Remains of HPG guerrilla reburied after 2 years and 70 days

Two years ago, the AKP regime had the Garzan cemetery near Bitlis devastated and 267 corpses taken to the forensic department in Istanbul. Two of the corpses were just handed over to their relatives.

More than two years after the state-ordered devastation of the Garzan cemetery near Bitlis and the exhumation of the bodies of 267 fighters of the Kurdish freedom movement, two more bodies could be handed over to the families of the martyrs. The remains of 18 people have been handed over to families so far.

On the meanwhile completely destroyed resting place near the village of Oleka Jor (Upper Ölek) there were the graves of fallen fighters of the Kurdish guerrilla forces HPG and YJA-Star as well as the People's and Women's Defence Units YPG and YPJ. The cemetery was damaged during its construction in August 2013 and during a military operation in September 2015. Then, on December 19, 2017, security forces completely devastated the cemetery, exhumed 267 bodies and took them to the Istanbul Forensic Department. They were then buried in the Kilyos Cemetery of the Nameless in Sarıyer, Istanbul. Cemetery and corpse desecration is a practice of the Turkish military typical in the dirty war in Kurdistan. In this way, the will of resistance and the morale of the Kurdish population is intended to be broken.
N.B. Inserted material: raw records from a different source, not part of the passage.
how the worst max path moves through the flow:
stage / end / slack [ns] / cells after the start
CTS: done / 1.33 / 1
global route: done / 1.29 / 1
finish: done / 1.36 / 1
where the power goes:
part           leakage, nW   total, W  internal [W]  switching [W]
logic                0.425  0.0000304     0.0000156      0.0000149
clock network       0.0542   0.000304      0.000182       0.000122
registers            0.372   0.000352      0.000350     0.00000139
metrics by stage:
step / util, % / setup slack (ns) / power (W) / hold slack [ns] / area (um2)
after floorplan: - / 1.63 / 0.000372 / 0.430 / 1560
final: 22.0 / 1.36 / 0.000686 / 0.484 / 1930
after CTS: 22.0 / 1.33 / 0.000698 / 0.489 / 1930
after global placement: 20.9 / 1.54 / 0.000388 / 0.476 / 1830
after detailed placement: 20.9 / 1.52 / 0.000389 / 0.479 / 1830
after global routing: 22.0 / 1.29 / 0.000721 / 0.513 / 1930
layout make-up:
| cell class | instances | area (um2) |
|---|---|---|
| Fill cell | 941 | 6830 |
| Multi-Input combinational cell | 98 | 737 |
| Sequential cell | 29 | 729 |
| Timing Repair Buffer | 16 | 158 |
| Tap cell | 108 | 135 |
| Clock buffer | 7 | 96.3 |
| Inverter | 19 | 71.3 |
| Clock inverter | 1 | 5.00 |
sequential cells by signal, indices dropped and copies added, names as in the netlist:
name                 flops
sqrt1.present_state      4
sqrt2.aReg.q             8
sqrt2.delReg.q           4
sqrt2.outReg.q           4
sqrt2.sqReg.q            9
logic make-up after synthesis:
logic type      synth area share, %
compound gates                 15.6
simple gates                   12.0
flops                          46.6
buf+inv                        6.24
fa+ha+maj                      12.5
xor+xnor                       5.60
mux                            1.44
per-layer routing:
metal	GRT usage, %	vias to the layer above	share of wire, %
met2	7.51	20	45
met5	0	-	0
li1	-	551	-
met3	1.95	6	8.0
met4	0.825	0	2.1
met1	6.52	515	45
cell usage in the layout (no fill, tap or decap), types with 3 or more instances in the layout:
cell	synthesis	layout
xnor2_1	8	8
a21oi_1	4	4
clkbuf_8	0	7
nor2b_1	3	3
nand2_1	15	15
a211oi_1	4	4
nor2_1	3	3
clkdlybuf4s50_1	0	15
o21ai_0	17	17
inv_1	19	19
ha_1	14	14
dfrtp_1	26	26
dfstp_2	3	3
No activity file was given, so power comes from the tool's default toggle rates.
File: /design/flow/constraint.sdc
current_design BinomialSqrt

set clk_period 15.9
set clk_io_pct 0.2

create_clock -name clk0 -period $clk_period [get_ports {SqrtClock}]

set non_clock_inputs [all_inputs -no_clocks]
set_input_delay [expr $clk_period * $clk_io_pct] -clock clk0 $non_clock_inputs
set_output_delay [expr $clk_period * $clk_io_pct] -clock clk0 [all_outputs]
File: /design/flow/run.sh
#!/bin/bash
# OpenROAD 26Q1-2900-gdf79404cd8, Yosys 0.63+post, stock flow scripts
make -C /OpenROAD-flow-scripts/flow DESIGN_CONFIG=/design/flow/config.mk WORK_HOME=/design/flow/orfs finish
File: /design/flow/config.mk
export PLATFORM = sky130hd
export DESIGN_NAME = BinomialSqrt
export DESIGN_NICKNAME = BinomialSqrt
export VERILOG_FILES = /design/flow/design.v
export SDC_FILE = /design/flow/constraint.sdc
export NUM_CORES = 4
export LEC_CHECK = 1
export CORE_UTILIZATION = 50
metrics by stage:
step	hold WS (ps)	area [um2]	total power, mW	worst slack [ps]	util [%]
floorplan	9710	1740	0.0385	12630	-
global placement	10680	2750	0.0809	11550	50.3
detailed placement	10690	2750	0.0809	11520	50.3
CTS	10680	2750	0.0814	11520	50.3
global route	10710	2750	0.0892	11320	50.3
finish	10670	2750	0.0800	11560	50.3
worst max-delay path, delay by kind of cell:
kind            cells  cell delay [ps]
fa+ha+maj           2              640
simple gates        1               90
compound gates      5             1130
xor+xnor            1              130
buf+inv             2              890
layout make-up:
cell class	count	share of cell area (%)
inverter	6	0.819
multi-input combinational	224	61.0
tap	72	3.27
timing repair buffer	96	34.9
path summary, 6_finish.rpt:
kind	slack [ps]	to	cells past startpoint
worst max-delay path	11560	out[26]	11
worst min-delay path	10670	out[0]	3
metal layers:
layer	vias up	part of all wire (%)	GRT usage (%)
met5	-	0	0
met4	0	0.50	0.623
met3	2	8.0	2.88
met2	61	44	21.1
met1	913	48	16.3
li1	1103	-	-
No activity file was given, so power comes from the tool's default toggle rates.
--- ./run.sh ---
#!/bin/bash
# OpenROAD 26Q1-2900-gdf79404cd8, Yosys 0.63+post, stock flow scripts
make -C /OpenROAD-flow-scripts/flow DESIGN_CONFIG=/design/flow/config.mk WORK_HOME=/design/flow/orfs finish
--- ./config.mk ---
export PLATFORM = sky130hd
export DESIGN_NAME = program_counter
export DESIGN_NICKNAME = program_counter
export VERILOG_FILES = /design/flow/design.v
export SDC_FILE = /design/flow/constraint.sdc
export NUM_CORES = 4
export LEC_CHECK = 1
export CORE_UTILIZATION = 30
--- ./constraint.sdc ---
current_design program_counter

set clk_period 9.0
set clk_io_pct 0.2

create_clock -name clk0 -period $clk_period [get_ports {clk}]

set non_clock_inputs [all_inputs -no_clocks]
set_input_delay [expr $clk_period * $clk_io_pct] -clock clk0 $non_clock_inputs
set_output_delay [expr $clk_period * $clk_io_pct] -clock clk0 [all_outputs]
--- ./design.v ---
module program_counter (
    input  logic        clk,
    input  logic        rst,
    input  logic        PCsrc,
    input  logic [31:0] ImmOp,
    output logic [31:0] PC
);
    logic [31:0] branch_PC;
    logic [31:0] inc_PC;
    logic [31:0] next_PC;
    assign branch_PC = PC + ImmOp;
    assign inc_PC = PC + 32'd4;
    assign next_PC = PCsrc ? branch_PC : inc_PC;
    always_ff @(posedge clk) begin
        if (rst) PC <= 32'd0;
        else PC <= next_PC;
    end
endmodule
==> summary.rpt <==
FLOW METRICS REPORT
----------------------------------------------------
[Power]
  Sw power ........................ 0.229 mW
  Switching portion of total power ........................ 38.1%
  Portion of total power attributed to sequential cells ........................ 31.5%
  Int Pwr ........................ 0.373 mW
  Comb pwr share ........................ 48.6%
  Final Total Pwr ........................ 0.602 mW
  Worst IR drop on VDD ........................ 0.0000577 V
  Leakage dissipation ........................ 1.70 nW
  Portion of total power attributed to the clock network ........................ 19.8%
  Power Density ........................ 143 nW/um2

[Critical path]
  Worst R2R Setup Slack ........................ 6.22 ns
  Largest delay contributor family on the critical path ........................ AND-OR/OR-AND gates
  Worst reg2reg endpoint ........................ PC[31]
  Startpoint of the worst register-to-register path ........................ PC[24]
  Critical path cell sequence ........................ clkdlybuf4s50_1 -> ha_1 -> inv_1 -> fa_1 -> nor2b_1 -> o31a_1 -> o21ai_1 -> a21oi_1 -> o21a_1 -> o21ai_1 -> a2111oi_0 -> or3b_1
  Total stage count of the critical path ........................ 12
  Worst setup path end ........................ PC[28]
  Endpoint type of the worst setup path ........................ flip-flop
  CP arrival ........................ 4.47 ns
  Critical Path Most Common Cell ........................ o21ai_1
  Delay contributed by the slowest stage of the critical path ........................ 0.46 ns
  Required time at the worst-slack endpoint ........................ 9.23 ns
  Launch point of the critical path ........................ ImmOp[0]
  Crit Path Class ........................ in -> reg
  Highest net fanout along the worst path ........................ 4
  Cell with the largest stage delay on the worst path ........................ clkdlybuf4s50_1
  Buffer-and-inverter tally for the worst setup path ........................ 2
  Worst reg2reg path depth ........................ 9
  Type of element launching the critical path ........................ input pin

[STA]
  Setup Skew ........................ 0.00554 ns
  Headroom to the max-slew limit ........................ 58.2%
  Slew of the pin with the lowest slew margin ........................ 0.624 ns
  Number of max-slew violations in the final report ........................ 0
  Final-report setup violation count ........................ 0
  Share of the cycle needed by the critical path after routing ........................ 47.2%
  RSZ-0062 raised after global routing ........................ false
  Minimum setup slack in the final design ........................ 4.76 ns
  Fmax achieved ........................ 236 MHz
  Hold violation count in the final report ........................ 0
  Setup TNS ........................ 0 ns
  Min Tclk post-route ........................ 4.24 ns

[Placement]
  Number of port buffers ........................ 66
  Cells after DPL ........................ 630
  Cell area reported after detailed placement ........................ 4120 um2
  DPL Wire Length ........................ 6.83 mm
  Setup Slack @ Placement ........................ 4.46 ns
  Routability congestion estimate from global placement ........................ 0.866

[CTS]
  Buffer type at the clock tree root ........................ clkbuf_8
  Deepest level of the CTS H-tree ........................ 2
  Post-CTS setup-driven buffer insertion count ........................ 0
  Hold Buf Count CTS ........................ 0
  Worst skew pair latency ........................ 0.29 ns
  Longest Clk Path Bufs ........................ 2
  TritonCTS clock tree ........................ done
  Clock transition at the register clock pins on the worst setup and hold paths after CTS ........................ 0.07 ns
  Clock tree sinks ........................ 32
  Inserted Clock Buffers ........................ 5
  Cells resized by post-CTS repair ........................ 0

[Route]
  Drc violations ........................ 0
  Wire length per cell ........................ 14.0 um
  Total iterations of the first detailed-routing run ........................ 5
  Ant diodes ........................ 0
  First DRT Iteration DRCs ........................ 139
  Routed wire length ........................ 8.92 mm
  Post-detailed-route via-to-cell ratio ........................ 5.24
  Antenna viol nets, final ........................ 0
  Via count ........................ 3346

[Synth]
  Post-synth EDFFs ........................ 0
  Tally of unique sky130hd cells used after synthesis ........................ 59
  Top cells by area ........................ dfxtp_1 19%, ha_1 12%, xnor2_1 8.1%
  Commonest flop ........................ dfxtp_1
  Mean Syn Cell Area ........................ 7.62 um2
  FFs w/ async S/R, synth ........................ 0%
  Synth warnings ........................ 1
  Post-synth top area cell ........................ dfxtp_1
  Cell area after technology mapping ........................ 3340 um2
  Area fraction of the dominant cell type after synthesis ........................ 19.2%
  Post-Synthesis Cells ........................ 438
  Flip-flop and latch count after synthesis ........................ 32
  Cells in synth_stat.txt ........................ 438
  Sequential fraction of the synthesis area ........................ 19.2%
  Yosys chip area ........................ 3340 um2

[Finish]
  Synth-to-layout area growth ........................ 26.2%
  Largest register by flop count ........................ PC
  Top logic cell by instance count in the layout ........................ clkdlybuf4s50_1
  Non-filler instance count after layout ........................ 638
  Total non-filler cell area in the finished layout ........................ 4210 um2
  Regs by FF count ........................ PC x32
  Max reg flops ........................ 32
  Fillers ........................ 1116
  Layout cell share with drive strength beyond 1 ........................ 4.62%
  Top cells excl fill/tap ........................ 65 x clkdlybuf4s50_1, 55 x nor2_1, 35 x nand2_1

[Global routing]
  Total gr overflow ........................ 0
  Vias in the first global route ........................ 3068
  Antenna violations before repair ........................ 0
  Largest net degree at the start of global routing ........................ 62
  Overall Global Routing Usage ........................ 16.2%
  Wire length of the first global-routing pass ........................ 14.8 mm

[Min path]
  Worst min-delay path class ........................ reg -> reg

[Die]
  Top-Level Pins ........................ 67
  CORE AREA ........................ 10800 um2
  Standard-cell rows ........................ 38
  Chip area ........................ 11600 um2
  Die boundary height ........................ 107 um
  Starting utilization of the core area ........................ 30.8%
  Die Wd ........................ 107 um

[Flow run]
  Max Cap Viol ........................ 0
  Tool warnings ........................ 25

[Run status]
  Run status ........................ finished, final reports clean

----------------------------------------------------
-- cell usage after synthesis (all sizes together), types with 2 or more instances --
cell type,count
a211o,2
a211oi,24
a21o,17
a21oi,32
a311oi,2
a31oi,2
and2,3
and3,5
and4,5
buf,3
clkbuf,13
dfxtp,32
ha,32
inv,14
mux2i,2
nand2,35
nand2b,4
nand3,19
nand4,6
nor2,57
nor2b,6
nor3,10
nor3b,2
nor4b,3
o2111ai,4
o211ai,2
o21a,4
o21ai,21
o21bai,4
o22ai,4
o32ai,2
xnor2,31
xor2,19
-- metrics by stage --
stage	hold WS (ns)	utilization, %
2_1_floorplan	0.465	-
3_3_place_gp	0.511	38.0
3_5_place_dp	0.527	38.0
4_1_cts	0.541	38.9
5_1_grt	0.567	38.9
6_report	0.543	38.9
-- worst min-delay path by stage --
stage,cells past startpoint,endpoint,start
global route,2,PC[1],PC[1]
CTS,2,PC[1],PC[1]
finish,2,PC[0],PC[0]
-- cell families (layout without fill, tap and decap cells) --
family                   count (synthesis)  after routing  share of synthesized area, %
flip-flops                              32             32                          19.2
buffers and inverters                   30             90                          3.45
multiplexers                             3              3                          1.05
adder cells (fa/ha/maj)                 33             33                          12.6
AND/OR/NAND/NOR                        160            160                          24.3
AND-OR/OR-AND                          130            130                          26.3
XOR/XNOR                                50             50                          13.1
-- power by group through the flow --
stage     sequential [mW]  combinational, mW  clock, mW
6_report            0.190              0.293      0.119
5_1_grt             0.194              0.329      0.130
4_1_cts             0.190              0.293      0.124
-- worst reg2reg max path, delay by kind of cell, from the launching register on --
kind	cells	cell delay (ns)
compound gates	5	1.14
mux	1	0.30
fa+ha+maj	1	0.38
simple gates	2	0.34
flops	1	0.52
-- cell type report --
cell class                      count  area, um2  area share (%)
Clock buffer                        8       90.1            2.14
Inverter                           14       52.6            1.25
Multi-Input combinational cell    376       2580            61.3
Sequential cell                    32        641            15.2
Tap cell                          140        175            4.16
Timing Repair Buffer               68        671            15.9
-- metal layers --
layer / routed length, um / track usage [%] / up-vias
met2: 3940 / 25.1 / 93
met5: 0 / 0 / -
li1: - / - / 1724
met3: 509 / 2.59 / 8
met4: 72 / 1.37 / 0
met1: 4390 / 24.7 / 1521
Power and IR drop assume default switching activity.
`/design/flow/design.v`:
```
module ext32 #(
    parameter OUT_WIDTH = 32
)(
    input logic     [1:0]               ImmSrc,  
    input logic     [31:7]              msb25,
    output logic    [OUT_WIDTH-1:0]     ImmExt
);
always_comb begin
    ImmExt[31:12] = {20{msb25[31]}};
    case(ImmSrc)
            2'b00:  ImmExt[11:0] = msb25[31:20];
            2'b01:  ImmExt[11:0] = {msb25[31:25], msb25[11:7]};
            2'b10:  ImmExt[11:0] = {msb25[7], msb25[30:25], msb25[11:8], 1'b0};
            2'b11:  ImmExt = {msb25[31:12], 12'b0};
    endcase
end
endmodule
```
`/design/flow/run.sh`:
```
#!/bin/bash
# OpenROAD 26Q1-2900-gdf79404cd8, Yosys 0.63+post, stock flow scripts
make -C /OpenROAD-flow-scripts/flow DESIGN_CONFIG=/design/flow/config.mk WORK_HOME=/design/flow/orfs finish
```
`/design/flow/config.mk`:
```
export PLATFORM = sky130hd
export DESIGN_NAME = ext32
export DESIGN_NICKNAME = ext32
export VERILOG_FILES = /design/flow/design.v
export SDC_FILE = /design/flow/constraint.sdc
export NUM_CORES = 4
export LEC_CHECK = 1
export CORE_AREA = 10 10 70 70
export DIE_AREA = 0 0 80 80
```
`/design/flow/constraint.sdc`:
```
current_design ext32

set clk_period 2.5
set clk_io_pct 0.2

create_clock -name clk0 -period $clk_period

set non_clock_inputs [all_inputs -no_clocks]
set_input_delay [expr $clk_period * $clk_io_pct] -clock clk0 $non_clock_inputs
set_output_delay [expr $clk_period * $clk_io_pct] -clock clk0 [all_outputs]
```
==> ci_impl_report.md <==
## Implementation flow summary

| Metric | Value |
|---|---|
| Detail Route Antenna Nets | `0` |
| Combinational power share | `1.000` |
| Post-CTS sizing | `2` |
| Drt total wl | `2.21 mm` |
| Seq cells | `0` |
| # setup viols final | `0` |
| Clock buf count | `0` |
| Most frequent cells in the layout | `57 x clkdlybuf4s50_1, 19 x a21o_1, 6 x nor2b_1` |
| Core area | `3420 µm²` |
| Worst setup path class | `in -> out` |
| Initial antenna violation count | `0` |
| Leading area contributor after synthesis | `a21o_1` |
| Number of global-route vias before repair | `661` |
| Share of layout cells above drive strength 1 | `0.0755` |
| Post CTS Setup Buffer Count | `0` |
| Total track usage | `0.0667` |
| Fin crit share | `0.965` |
| Arrival @ worst endpoint | `1910 ps` |
| Die area | `6400 µm²` |
| Cell Type Count | `13` |
| Hold crit path type | `in -> out` |
| Net Sw Power | `roughly 0.049 mW` |
| Hold Vio Cnt, Final | `0` |
| Internal | `~0.13 mW` |
| Register area share after synthesis | `0` |
| Synthesized area per cell | `8.16 µm²` |
| Largest stage delay, worst path | `480 ps` |
| Top cell excl fill/tap | `clkdlybuf4s50_1` |
| Port bufs | `59` |
| Max Fclk | `about 0.41 GHz` |
| Maxcap violations | `0` |
| Synthesized instance count | `48` |
| Type of element capturing the critical path | `primary output` |
| Worst Path Max Fanout | `19` |
| CP max stage cell | `clkdlybuf4s50_1` |
| Drt drc | `0` |
| Top cell by count, worst path | `clkdlybuf4s50_1` |
| Slew @ Worst Pin | `282 ps` |
| Sequential power share | `0` |
| WHS | `slightly below 2000 ps` |
| Diodes inserted | `0` |
| Chip Area, Yosys | `392 µm²` |
| Register area | `0 µm²` |
| Floorplan Utilization | `0.115` |
| Required time of the critical path | `2000 ps` |
| Crit-path cells | `clkdlybuf4s50_1 > a21boi_4 > buf_12 > a21o_1 > clkdlybuf4s50_1` |
| Cell area after synthesis | `392 µm²` |
| Status | `complete, no violations` |
| Clock Power Share | `0` |
| First-pass iteration count of the detailed router | `3` |
| Final Max Tran Viols | `0` |
| Row count | `21` |
| DR WL/cell | `14.5 µm` |
| Top-Level Pins | `59` |
| Ys cells | `48` |
| Sw frac | `0.266` |
| P_leak | `about 0.48 nW` |
| OpenROAD warning count | `32` |
| RSZ-0062 raised after global routing | `no` |
| Post-synth area hogs | `a21o_1 36%, buf_6 14%, mux2i_1 13%, nor2b_1 9.6%, o2bb2ai_1 8.9%` |
| Headroom to the max-slew limit | `0.812` |
| Synth Warn # | `1` |
| Setup TNS Final | `0 ps` |
| First-pass GRT wire length | `3.48 mm` |
| GPL Wtd Cong | `0.703` |
| Fillers | `382` |
| Area grow syn2layout | `161%` |
| Startpoint types | `primary input` |
| Cell Pwr Density | `between 150 and 200 nW/µm²` |
| Die width | `80 µm` |
| Vias | `572` |
| Global route overflow | `0` |
| Hpwl dp | `1.82 mm` |
| Largest net degree at the start of global routing | `20` |
| Initial DRC Count | `11` |
| Post-CTS Hold Buffers | `0` |
| Max VDD drop | `0.0458 mV` |
| Die Y | `80 µm` |
| Top-area cell share | `0.364` |
| DR vias/cell | `3.76` |
| Crit path time final | `2410 ps` |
The two corpses handed over to the relatives on Friday belong to Hüseyin Döner and Cengiz Demir.

Döner was born in Hizan district of Bitlis and went to Kobanê in 2013, when the ISIS expanded its presence in Syria and Iraq and attacks against the civilian population became more frequent. In the YPG he accepted the nom de Guerre Sîdar Sipan. In 2014, he died fighting the ISIS in the defense of Kobanê.

Cengiz Demir (code name Sami) joined the PKK in spring 1999, shortly after Abdullah Öcalan was abducted from Kenya to Turkey. In September 1999, while in detention, Öcalan announced a unilateral cease-fire and called on the guerrillas to retreat to Southern Kurdistan (Northern Iraq). Nevertheless, the Turkish army carried out massive military operations, especially in the border area between Northern and Southern Kurdistan. Cengiz Demir died during the retreat phase in a battle. His relatives want to bury him at the family cemetery in the village of Fis, in Amed’s Lice district, where the PKK was founded in 1978. 

It is not clear when the remaining 249 bodies will be exhumed and handed over to their relatives. The Turkish Government is apparently not satisfied with the dirty war against the living Kurdish people and continues to wage a war against their dead.

The remains of PKK guerrilla Cengiz Demir were buried in Fis, Lice on Saturday under a military siege of Turkish forces.

People attending the funeral were subject to criminal record check before the burial could finally take place.